In later years, Jillo’s eyesight failed him with macular degeneration setting in, but his memory and wit always remained sharp, and this legendary Hall of Famer, former Racing Personality of the Year and recipient of the Award for Outstanding Contribution to Racing, will never be forgotten as long as racing exists.
And the good times he had with his very good and close mates will remember fondly how he would often address them affectionately as ‘old son.’
A celebration of the life of Colin Maurice Jillings will take place in the Newmarket Room of the Ellerslie grandstand on 5 January 2023 at 2.00 PM.
by Brian de Lore
A greater man I have yet to meet RIP Old Son you will never be forgotten
Wonderful tribute to a great trainer, Brian.
I first stepped onto a racecourse in 1960 and the game has been my passion ever since. In all that time, I can’t bring to mind a single person, either licensed or administrator, held in higher regard by his peers.

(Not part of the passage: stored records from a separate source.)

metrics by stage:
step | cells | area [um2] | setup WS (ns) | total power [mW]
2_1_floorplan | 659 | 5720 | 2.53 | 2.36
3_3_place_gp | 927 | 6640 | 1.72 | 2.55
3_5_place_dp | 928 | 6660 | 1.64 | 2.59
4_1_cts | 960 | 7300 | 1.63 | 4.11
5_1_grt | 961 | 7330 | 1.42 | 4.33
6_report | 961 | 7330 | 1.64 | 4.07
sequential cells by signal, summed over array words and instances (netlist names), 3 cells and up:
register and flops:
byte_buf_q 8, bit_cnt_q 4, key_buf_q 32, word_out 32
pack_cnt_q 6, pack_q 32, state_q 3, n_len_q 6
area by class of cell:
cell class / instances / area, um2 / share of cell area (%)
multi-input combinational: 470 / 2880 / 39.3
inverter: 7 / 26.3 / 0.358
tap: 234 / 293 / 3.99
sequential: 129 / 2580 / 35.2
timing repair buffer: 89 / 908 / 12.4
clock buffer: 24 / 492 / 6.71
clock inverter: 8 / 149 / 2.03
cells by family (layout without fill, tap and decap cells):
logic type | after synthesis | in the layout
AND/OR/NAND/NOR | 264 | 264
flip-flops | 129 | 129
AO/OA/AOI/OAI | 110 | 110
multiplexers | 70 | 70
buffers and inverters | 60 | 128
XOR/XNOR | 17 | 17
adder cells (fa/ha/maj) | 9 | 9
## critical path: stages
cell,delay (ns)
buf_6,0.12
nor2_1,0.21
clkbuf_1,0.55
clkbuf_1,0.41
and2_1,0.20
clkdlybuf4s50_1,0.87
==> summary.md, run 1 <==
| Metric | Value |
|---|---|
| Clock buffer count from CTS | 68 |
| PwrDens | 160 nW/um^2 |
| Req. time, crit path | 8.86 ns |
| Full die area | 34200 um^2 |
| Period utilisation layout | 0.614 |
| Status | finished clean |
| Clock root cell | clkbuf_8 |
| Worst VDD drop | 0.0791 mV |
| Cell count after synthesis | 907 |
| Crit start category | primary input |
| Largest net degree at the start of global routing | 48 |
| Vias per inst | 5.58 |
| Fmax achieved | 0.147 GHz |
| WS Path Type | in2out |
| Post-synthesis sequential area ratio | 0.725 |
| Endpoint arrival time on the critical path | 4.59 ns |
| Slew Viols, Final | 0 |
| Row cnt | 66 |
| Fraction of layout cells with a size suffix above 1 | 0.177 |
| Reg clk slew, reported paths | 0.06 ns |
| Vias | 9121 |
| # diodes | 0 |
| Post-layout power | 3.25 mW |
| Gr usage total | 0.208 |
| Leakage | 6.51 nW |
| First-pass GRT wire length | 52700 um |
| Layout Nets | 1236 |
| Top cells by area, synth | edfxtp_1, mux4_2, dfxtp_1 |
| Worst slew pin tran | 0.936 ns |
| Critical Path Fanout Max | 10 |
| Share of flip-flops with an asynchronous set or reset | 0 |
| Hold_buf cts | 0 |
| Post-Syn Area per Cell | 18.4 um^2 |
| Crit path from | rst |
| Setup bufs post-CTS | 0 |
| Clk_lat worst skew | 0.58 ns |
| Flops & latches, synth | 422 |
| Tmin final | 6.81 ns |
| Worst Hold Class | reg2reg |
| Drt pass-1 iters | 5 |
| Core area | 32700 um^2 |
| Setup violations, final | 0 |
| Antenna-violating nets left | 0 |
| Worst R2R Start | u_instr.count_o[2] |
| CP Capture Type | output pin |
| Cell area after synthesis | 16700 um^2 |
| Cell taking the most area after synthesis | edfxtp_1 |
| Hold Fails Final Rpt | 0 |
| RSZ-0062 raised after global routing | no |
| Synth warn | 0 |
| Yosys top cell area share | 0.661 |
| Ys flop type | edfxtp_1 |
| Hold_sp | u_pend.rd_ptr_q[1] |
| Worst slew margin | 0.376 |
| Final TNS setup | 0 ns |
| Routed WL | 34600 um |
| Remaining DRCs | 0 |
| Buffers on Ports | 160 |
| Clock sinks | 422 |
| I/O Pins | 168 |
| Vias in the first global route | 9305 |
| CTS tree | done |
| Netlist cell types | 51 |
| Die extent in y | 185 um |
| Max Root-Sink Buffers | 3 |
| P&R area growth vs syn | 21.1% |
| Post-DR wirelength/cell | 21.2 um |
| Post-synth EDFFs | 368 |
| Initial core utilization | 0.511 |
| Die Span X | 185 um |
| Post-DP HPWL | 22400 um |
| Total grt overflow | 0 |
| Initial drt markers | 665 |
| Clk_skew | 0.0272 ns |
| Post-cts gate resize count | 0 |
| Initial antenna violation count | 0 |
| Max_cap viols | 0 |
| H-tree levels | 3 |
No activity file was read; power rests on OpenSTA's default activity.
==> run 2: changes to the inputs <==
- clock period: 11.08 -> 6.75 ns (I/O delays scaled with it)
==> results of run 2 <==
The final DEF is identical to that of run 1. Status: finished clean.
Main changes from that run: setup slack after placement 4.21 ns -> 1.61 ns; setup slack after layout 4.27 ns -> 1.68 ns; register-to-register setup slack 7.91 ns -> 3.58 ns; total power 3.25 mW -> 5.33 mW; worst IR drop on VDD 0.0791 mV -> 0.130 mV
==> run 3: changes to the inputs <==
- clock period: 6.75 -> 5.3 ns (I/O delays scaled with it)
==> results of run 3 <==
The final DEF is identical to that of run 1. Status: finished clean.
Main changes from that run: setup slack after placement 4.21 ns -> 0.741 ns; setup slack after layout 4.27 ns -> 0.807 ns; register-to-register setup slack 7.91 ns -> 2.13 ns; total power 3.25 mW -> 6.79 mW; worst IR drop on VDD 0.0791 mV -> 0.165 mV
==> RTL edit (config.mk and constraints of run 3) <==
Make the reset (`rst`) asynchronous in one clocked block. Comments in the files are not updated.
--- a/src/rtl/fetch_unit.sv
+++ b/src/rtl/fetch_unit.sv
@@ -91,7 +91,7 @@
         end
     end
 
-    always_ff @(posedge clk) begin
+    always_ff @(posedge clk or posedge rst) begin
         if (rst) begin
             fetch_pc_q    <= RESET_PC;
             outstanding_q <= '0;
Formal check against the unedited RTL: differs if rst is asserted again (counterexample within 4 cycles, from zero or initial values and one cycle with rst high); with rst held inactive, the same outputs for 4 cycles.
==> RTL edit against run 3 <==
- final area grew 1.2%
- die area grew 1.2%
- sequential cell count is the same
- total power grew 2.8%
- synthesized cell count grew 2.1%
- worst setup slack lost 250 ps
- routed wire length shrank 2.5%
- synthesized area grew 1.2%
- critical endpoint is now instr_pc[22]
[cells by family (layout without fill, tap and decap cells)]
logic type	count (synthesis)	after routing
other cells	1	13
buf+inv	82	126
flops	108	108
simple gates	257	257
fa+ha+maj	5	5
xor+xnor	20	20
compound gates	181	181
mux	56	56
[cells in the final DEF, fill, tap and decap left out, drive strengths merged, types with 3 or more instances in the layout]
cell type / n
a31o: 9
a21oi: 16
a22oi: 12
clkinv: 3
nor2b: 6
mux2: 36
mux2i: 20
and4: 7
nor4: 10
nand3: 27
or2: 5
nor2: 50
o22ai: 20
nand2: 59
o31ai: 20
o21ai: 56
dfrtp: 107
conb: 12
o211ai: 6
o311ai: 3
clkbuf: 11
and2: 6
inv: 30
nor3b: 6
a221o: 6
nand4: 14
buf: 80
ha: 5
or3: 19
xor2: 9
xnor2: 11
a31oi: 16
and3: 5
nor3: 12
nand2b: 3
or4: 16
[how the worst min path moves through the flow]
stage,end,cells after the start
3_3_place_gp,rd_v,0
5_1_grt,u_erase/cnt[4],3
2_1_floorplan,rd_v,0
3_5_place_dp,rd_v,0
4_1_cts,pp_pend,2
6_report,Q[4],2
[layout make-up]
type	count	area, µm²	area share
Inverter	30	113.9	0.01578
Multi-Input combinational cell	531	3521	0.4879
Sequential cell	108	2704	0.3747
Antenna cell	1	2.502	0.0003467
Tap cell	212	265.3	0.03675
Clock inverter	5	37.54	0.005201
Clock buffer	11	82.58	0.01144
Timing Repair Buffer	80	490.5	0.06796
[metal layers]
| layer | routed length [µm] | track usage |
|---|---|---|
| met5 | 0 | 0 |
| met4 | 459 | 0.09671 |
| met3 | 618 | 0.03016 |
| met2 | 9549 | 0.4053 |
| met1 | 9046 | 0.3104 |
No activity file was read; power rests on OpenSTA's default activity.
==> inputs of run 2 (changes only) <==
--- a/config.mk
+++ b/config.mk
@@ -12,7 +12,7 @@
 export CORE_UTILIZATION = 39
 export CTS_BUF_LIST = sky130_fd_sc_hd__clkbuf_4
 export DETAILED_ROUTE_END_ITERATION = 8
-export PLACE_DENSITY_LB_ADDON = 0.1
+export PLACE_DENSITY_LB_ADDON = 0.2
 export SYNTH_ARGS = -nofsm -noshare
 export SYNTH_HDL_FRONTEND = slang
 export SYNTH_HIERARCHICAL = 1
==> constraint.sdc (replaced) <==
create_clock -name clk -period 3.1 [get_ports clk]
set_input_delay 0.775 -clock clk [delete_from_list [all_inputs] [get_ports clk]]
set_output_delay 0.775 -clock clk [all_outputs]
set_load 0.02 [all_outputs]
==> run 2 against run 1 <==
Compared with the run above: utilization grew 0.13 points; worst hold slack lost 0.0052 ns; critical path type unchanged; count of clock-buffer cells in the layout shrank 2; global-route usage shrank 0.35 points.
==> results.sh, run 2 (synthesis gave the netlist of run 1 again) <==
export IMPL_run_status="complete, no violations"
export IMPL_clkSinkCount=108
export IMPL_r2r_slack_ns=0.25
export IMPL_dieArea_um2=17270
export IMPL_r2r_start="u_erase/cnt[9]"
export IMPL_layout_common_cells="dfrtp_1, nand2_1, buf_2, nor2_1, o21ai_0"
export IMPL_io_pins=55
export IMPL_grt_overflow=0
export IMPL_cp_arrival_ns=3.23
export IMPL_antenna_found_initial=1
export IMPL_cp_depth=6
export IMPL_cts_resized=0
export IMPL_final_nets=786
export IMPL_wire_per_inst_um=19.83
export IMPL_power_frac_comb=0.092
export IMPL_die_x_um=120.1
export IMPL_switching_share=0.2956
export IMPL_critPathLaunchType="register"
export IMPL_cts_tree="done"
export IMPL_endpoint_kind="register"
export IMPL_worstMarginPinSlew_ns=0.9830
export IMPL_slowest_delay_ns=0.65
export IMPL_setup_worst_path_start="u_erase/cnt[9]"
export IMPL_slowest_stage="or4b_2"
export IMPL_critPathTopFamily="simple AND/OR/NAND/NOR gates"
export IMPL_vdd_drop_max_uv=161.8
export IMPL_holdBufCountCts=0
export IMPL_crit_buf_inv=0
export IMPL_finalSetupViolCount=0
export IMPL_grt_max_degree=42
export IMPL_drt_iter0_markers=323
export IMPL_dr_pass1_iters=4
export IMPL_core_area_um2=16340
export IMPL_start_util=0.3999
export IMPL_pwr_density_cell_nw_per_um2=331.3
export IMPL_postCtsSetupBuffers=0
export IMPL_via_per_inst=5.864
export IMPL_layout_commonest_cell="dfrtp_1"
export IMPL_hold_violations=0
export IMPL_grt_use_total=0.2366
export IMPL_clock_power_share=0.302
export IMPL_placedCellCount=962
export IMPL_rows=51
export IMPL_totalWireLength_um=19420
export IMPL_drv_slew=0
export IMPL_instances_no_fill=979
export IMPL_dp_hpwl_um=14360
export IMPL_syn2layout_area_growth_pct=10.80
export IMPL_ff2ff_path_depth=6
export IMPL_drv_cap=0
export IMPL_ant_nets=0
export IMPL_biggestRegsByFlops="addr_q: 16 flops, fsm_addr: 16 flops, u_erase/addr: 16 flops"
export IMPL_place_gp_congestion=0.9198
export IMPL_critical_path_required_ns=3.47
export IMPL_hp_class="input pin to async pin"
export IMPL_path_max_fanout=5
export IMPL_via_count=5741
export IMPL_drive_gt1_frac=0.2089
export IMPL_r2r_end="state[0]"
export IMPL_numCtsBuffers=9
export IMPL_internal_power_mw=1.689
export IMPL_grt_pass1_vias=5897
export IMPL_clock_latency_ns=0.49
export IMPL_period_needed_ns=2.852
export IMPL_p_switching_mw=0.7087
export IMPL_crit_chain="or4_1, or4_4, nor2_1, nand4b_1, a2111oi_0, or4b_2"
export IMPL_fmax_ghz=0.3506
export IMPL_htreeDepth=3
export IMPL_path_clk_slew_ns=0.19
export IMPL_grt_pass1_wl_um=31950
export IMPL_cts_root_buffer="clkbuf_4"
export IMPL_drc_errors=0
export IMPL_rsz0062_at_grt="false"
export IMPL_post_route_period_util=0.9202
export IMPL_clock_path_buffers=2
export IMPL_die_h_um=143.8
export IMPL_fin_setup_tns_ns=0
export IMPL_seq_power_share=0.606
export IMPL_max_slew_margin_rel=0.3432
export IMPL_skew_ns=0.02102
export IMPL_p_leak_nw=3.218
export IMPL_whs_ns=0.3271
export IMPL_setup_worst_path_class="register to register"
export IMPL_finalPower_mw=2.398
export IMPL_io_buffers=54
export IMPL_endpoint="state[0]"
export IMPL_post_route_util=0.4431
==> src/rtl/seg_scan_ctrl.sv <==
// Six-digit multiplexed 7-segment scan controller. Inputs are frozen into a
// per-frame snapshot; leading-zero blanking and per-digit blink act on it.
module seg_scan_ctrl #(
  parameter int unsigned SCAN_DIV     = 50000,
  parameter int unsigned BLINK_FRAMES = 83
) (
  input  logic        clk,
  input  logic        rst,
  input  logic [23:0] i_digit,
  input  logic [5:0]  i_dp,
  input  logic        i_lzb,
  input  logic [5:0]  i_blink,
  output logic [5:0]  o_seg_enb,
  output logic [6:0]  o_seg,
  output logic        o_seg_dp,
  output logic        o_frame
);

  localparam int unsigned PW = $clog2(SCAN_DIV);
  localparam int unsigned FW = (BLINK_FRAMES > 1) ? $clog2(BLINK_FRAMES) : 1;
  localparam logic [PW-1:0] PRESC_LAST = PW'(SCAN_DIV - 1);
  localparam logic [PW-1:0] PRESC_PRE  = PW'(SCAN_DIV - 2);
  localparam logic [FW-1:0] FCNT_LAST  = FW'(BLINK_FRAMES - 1);

  logic [PW-1:0] r_presc;
  logic [2:0]    r_idx;
  logic [FW-1:0] r_fcnt;
  logic          r_phase;
  logic [23:0]   r_snap_digit;
  logic [5:0]    r_snap_dp;
  logic          r_snap_lzb;
  logic [5:0]    r_snap_blink;
  logic          r_frame;
  logic [5:0]    r_seg_enb;
  logic [6:0]    r_seg;
  logic          r_seg_dp;

  logic          w_tick;
  logic          w_load;
  logic [5:0]    w_lz;
  logic [3:0]    w_nib;
  logic          w_dp_req;
  logic          w_blink_req;
  logic          w_lead;
  logic [6:0]    w_seg;
  logic          w_seg_dp;

  function automatic logic [6:0] hex7(input logic [3:0] n);
    logic [6:0] s;
    case (n)
      4'h0: s = 7'h01;
      4'h1: s = 7'h4F;
      4'h2: s = 7'h12;
      4'h3: s = 7'h06;
      4'h4: s = 7'h4C;
      4'h5: s = 7'h24;
      4'h6: s = 7'h20;
      4'h7: s = 7'h0F;
      4'h8: s = 7'h00;
      4'h9: s = 7'h04;
      4'hA: s = 7'h08;
      4'hB: s = 7'h60;
      4'hC: s = 7'h31;
      4'hD: s = 7'h42;
      4'hE: s = 7'h30;
      default: s = 7'h38;
    endcase
    return s;
  endfunction

  assign w_tick = (r_presc == PRESC_LAST);
  assign w_load = w_tick && (r_idx == 3'd5);

  // w_lz[k]: snapshot digits 5..k are all zero
  for (genvar k = 0; k < 6; k++) begin : g_lz
    assign w_lz[k] = (r_snap_digit[23:4*k] == '0);
  end

  always_comb begin
    w_nib       = 4'h0;
    w_dp_req    = 1'b0;
    w_blink_req = 1'b0;
    w_lead      = 1'b0;
    for (int k = 0; k < 6; k++) begin
      if (r_idx == 3'(k)) begin
        w_nib       = r_snap_digit[4*k +: 4];
        w_dp_req    = r_snap_dp[k];
        w_blink_req = r_snap_blink[k];
        w_lead      = w_lz[k];
      end
    end
  end

  always_comb begin
    w_seg    = hex7(w_nib);
    w_seg_dp = ~w_dp_req;
    if (r_snap_lzb && (r_idx != 3'd0) && w_lead) begin
      w_seg = 7'h7F;
    end
    if (r_phase && w_blink_req) begin
      w_seg    = 7'h7F;
      w_seg_dp = 1'b1;
    end
  end

  always_ff @(posedge clk) begin
    if (rst) begin
      r_presc      <= '0;
      r_idx        <= 3'd0;
      r_fcnt       <= '0;
      r_phase      <= 1'b0;
      r_snap_digit <= '0;
      r_snap_dp    <= '0;
      r_snap_lzb   <= 1'b0;
      r_snap_blink <= '0;
      r_frame      <= 1'b0;
      r_seg_enb    <= 6'h3F;
      r_seg        <= 7'h7F;
      r_seg_dp     <= 1'b1;
    end else begin
      r_presc <= w_tick ? '0 : r_presc + PW'(1);
      if (w_tick) begin
        r_idx <= (r_idx == 3'd5) ? 3'd0 : r_idx + 3'd1;
      end
      if (w_load) begin
        r_snap_digit <= i_digit;
        r_snap_dp    <= i_dp;
        r_snap_lzb   <= i_lzb;
        r_snap_blink <= i_blink;
        if (r_fcnt == FCNT_LAST) begin
          r_fcnt  <= '0;
          r_phase <= ~r_phase;
        end else begin
          r_fcnt <= r_fcnt + FW'(1);
        end
      end
      // Registered one cycle early so the pulse lines up with the load tick
      r_frame   <= (r_presc == PRESC_PRE) && (r_idx == 3'd5);
      r_seg_enb <= ~(6'b000001 << r_idx);
      r_seg     <= w_seg;
      r_seg_dp  <= w_seg_dp;
    end
  end

  assign o_seg_enb = r_seg_enb;
  assign o_seg     = r_seg;
  assign o_seg_dp  = r_seg_dp;
  assign o_frame   = r_frame;

endmodule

Colin Jillings was a great of our sport at a time when the sport was at its greatest.
I didn’t know him Brian but you brought him to life in this tribute, amazing!
One can only stand and salute the passing of a true champion.
A lifetime in racing brought me into contact with the great man of racing across the globe.
None had my admiration as much as Colin Jillings .
We only knew each other to a certain level but he was the greatest
He may well have been the greatest percentage trainer of all time .
My admiration of Colin Jillings never wavered .
A true character who was able to mix at any level , supported by a devoted wife and family .
Good on you old son
Lex and Sharron ( Snow White) Nichols
Top class tribute Brian.
Jillo was indeed a legend, and a wise and capable one at that.